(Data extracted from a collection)
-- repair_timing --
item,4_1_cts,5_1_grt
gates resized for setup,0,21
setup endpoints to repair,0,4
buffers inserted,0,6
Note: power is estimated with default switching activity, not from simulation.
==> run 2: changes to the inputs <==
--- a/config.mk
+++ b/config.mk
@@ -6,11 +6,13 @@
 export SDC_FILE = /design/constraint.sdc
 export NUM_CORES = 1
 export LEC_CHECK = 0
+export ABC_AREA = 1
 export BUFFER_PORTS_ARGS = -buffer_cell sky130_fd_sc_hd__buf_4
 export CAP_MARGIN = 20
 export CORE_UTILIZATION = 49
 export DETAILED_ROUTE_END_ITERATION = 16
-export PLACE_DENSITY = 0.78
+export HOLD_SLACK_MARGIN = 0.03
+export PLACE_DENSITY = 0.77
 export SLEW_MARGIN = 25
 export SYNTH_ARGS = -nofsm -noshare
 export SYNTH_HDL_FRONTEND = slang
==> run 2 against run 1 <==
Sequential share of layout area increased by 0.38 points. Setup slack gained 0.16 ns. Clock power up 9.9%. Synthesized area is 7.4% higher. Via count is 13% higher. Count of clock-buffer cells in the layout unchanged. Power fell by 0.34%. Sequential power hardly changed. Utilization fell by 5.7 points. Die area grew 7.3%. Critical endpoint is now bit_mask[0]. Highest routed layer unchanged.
===== src/design/serial_status_pkg.sv =====
// Package with offsets, field positions, encodings and carriers for the channel status block.
package serial_status_pkg;

  // Bus widths.
  localparam int ADDR_W = 12;
  localparam int DATA_W = 32;

  // Per-channel offsets, indexed by channel number.
  localparam logic [11:0] CMD_OFFSET    [4] = '{12'h100, 12'h180, 12'h200, 12'h280};
  localparam logic [11:0] STATUS_OFFSET [4] = '{12'h104, 12'h184, 12'h204, 12'h284};
  localparam logic [11:0] ICHAR_OFFSET  [4] = '{12'h14C, 12'h1CC, 12'h24C, 12'h2CC};
  localparam logic [11:0] CTRL_OFFSET   [4] = '{12'h15C, 12'h1DC, 12'h25C, 12'h2DC};

  // Reset values.
  localparam logic [31:0] STATUS_RESET = 32'h0000_0000;
  localparam logic [7:0]  CTRL_RESET   = 8'h00;
  localparam logic [7:0]  ICHAR_RESET  = 8'h00;

  // Command register bit positions.
  localparam int CMD_RNR_BIT  = 0;
  localparam int CMD_RRES_BIT = 16;
  localparam int CMD_RFRD_BIT = 17;
  localparam int CMD_HUNT_BIT = 18;
  localparam int CMD_XRES_BIT = 24;

  // Status register bit positions.
  localparam int ST_ICHAR_BUSY  = 29;
  localparam int ST_CMD_BUSY    = 28;
  localparam int ST_FLOW_STOP   = 27;
  localparam int ST_CTS         = 24;
  localparam int ST_SYNC        = 23;
  localparam int ST_LOCAL_FIFO  = 22;
  localparam int ST_CD          = 21;
  localparam int ST_LINE_IDLE   = 20;
  localparam int ST_DPLL_UNLOCK = 19;
  localparam int ST_AWAIT_ACK   = 18;
  localparam int ST_LOCAL_NR    = 17;
  localparam int ST_REMOTE_NR   = 16;

  // Protocol engine selection.
  localparam logic [1:0] MODE_HDLC   = 2'h0;
  localparam logic [1:0] MODE_BISYNC = 2'h2;
  localparam logic [1:0] MODE_ASYNC  = 2'h3;

  // Command busy may last 2.5 link clock periods, kept here in half periods.
  localparam int CMD_BUSY_HALF_PERIODS = 5;
  localparam int CMD_BUSY_EDGES        = CMD_BUSY_HALF_PERIODS / 2;
  localparam logic [1:0] CMD_BUSY_LAST = 2'(CMD_BUSY_EDGES);

  // Line idle is reported once more than this many ones arrive in a row.
  localparam int IDLE_ONES = 7;
  localparam logic [3:0] IDLE_LIMIT = 4'(IDLE_ONES + 1);

  // Synchroniser lanes: receive clock, transmit clock, clear-to-send, carrier detect.
  localparam int SYNC_W    = 4;
  localparam int LANE_RXC  = 0;
  localparam int LANE_TXC  = 1;
  localparam int LANE_CTSN = 2;
  localparam int LANE_CD   = 3;

  // Channel control register, bit 0 is the low mode bit.
  typedef struct packed {
    logic       syncIrqEn;
    logic       txFromDpll;
    logic       dpllRx;
    logic       powerUp;
    logic       flowEn;
    logic       autoMode;
    logic [1:0] mode;
  } ctrl_s;

  // Events and levels from the protocol engines, on the system clock.
  typedef struct packed {
    logic icharDone;
    logic xoffSeen;
    logic xonSeen;
    logic syncFound;
    logic localFifoNotEmpty;
    logic rxBitValid;
    logic rxBit;
    logic dpllUnlocked;
    logic awaitingAck;
    logic remoteRnrSet;
    logic remoteRnrClear;
  } engine_ev_s;

  // Commands handed to the protocol engines, one-cycle pulses.
  typedef struct packed {
    logic txReset;
    logic rxReset;
    logic hunt;
    logic rxFlush;
  } cmd_pulse_s;

endpackage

● **YOUR INSTRUCTIONS**: From the records above, quote only the lines running from the line with "-6,11 +6,13 @@" to the line with "run 2 against", both lines included.

● **COMPLETED EXERCISE**:
@@ -6,11 +6,13 @@
 export SDC_FILE = /design/constraint.sdc
 export NUM_CORES = 1
 export LEC_CHECK = 0
+export ABC_AREA = 1
 export BUFFER_PORTS_ARGS = -buffer_cell sky130_fd_sc_hd__buf_4
 export CAP_MARGIN = 20
 export CORE_UTILIZATION = 49
 export DETAILED_ROUTE_END_ITERATION = 16
-export PLACE_DENSITY = 0.78
+export HOLD_SLACK_MARGIN = 0.03
+export PLACE_DENSITY = 0.77
 export SLEW_MARGIN = 25
 export SYNTH_ARGS = -nofsm -noshare
 export SYNTH_HDL_FRONTEND = slang
==> run 2 against run 1 <==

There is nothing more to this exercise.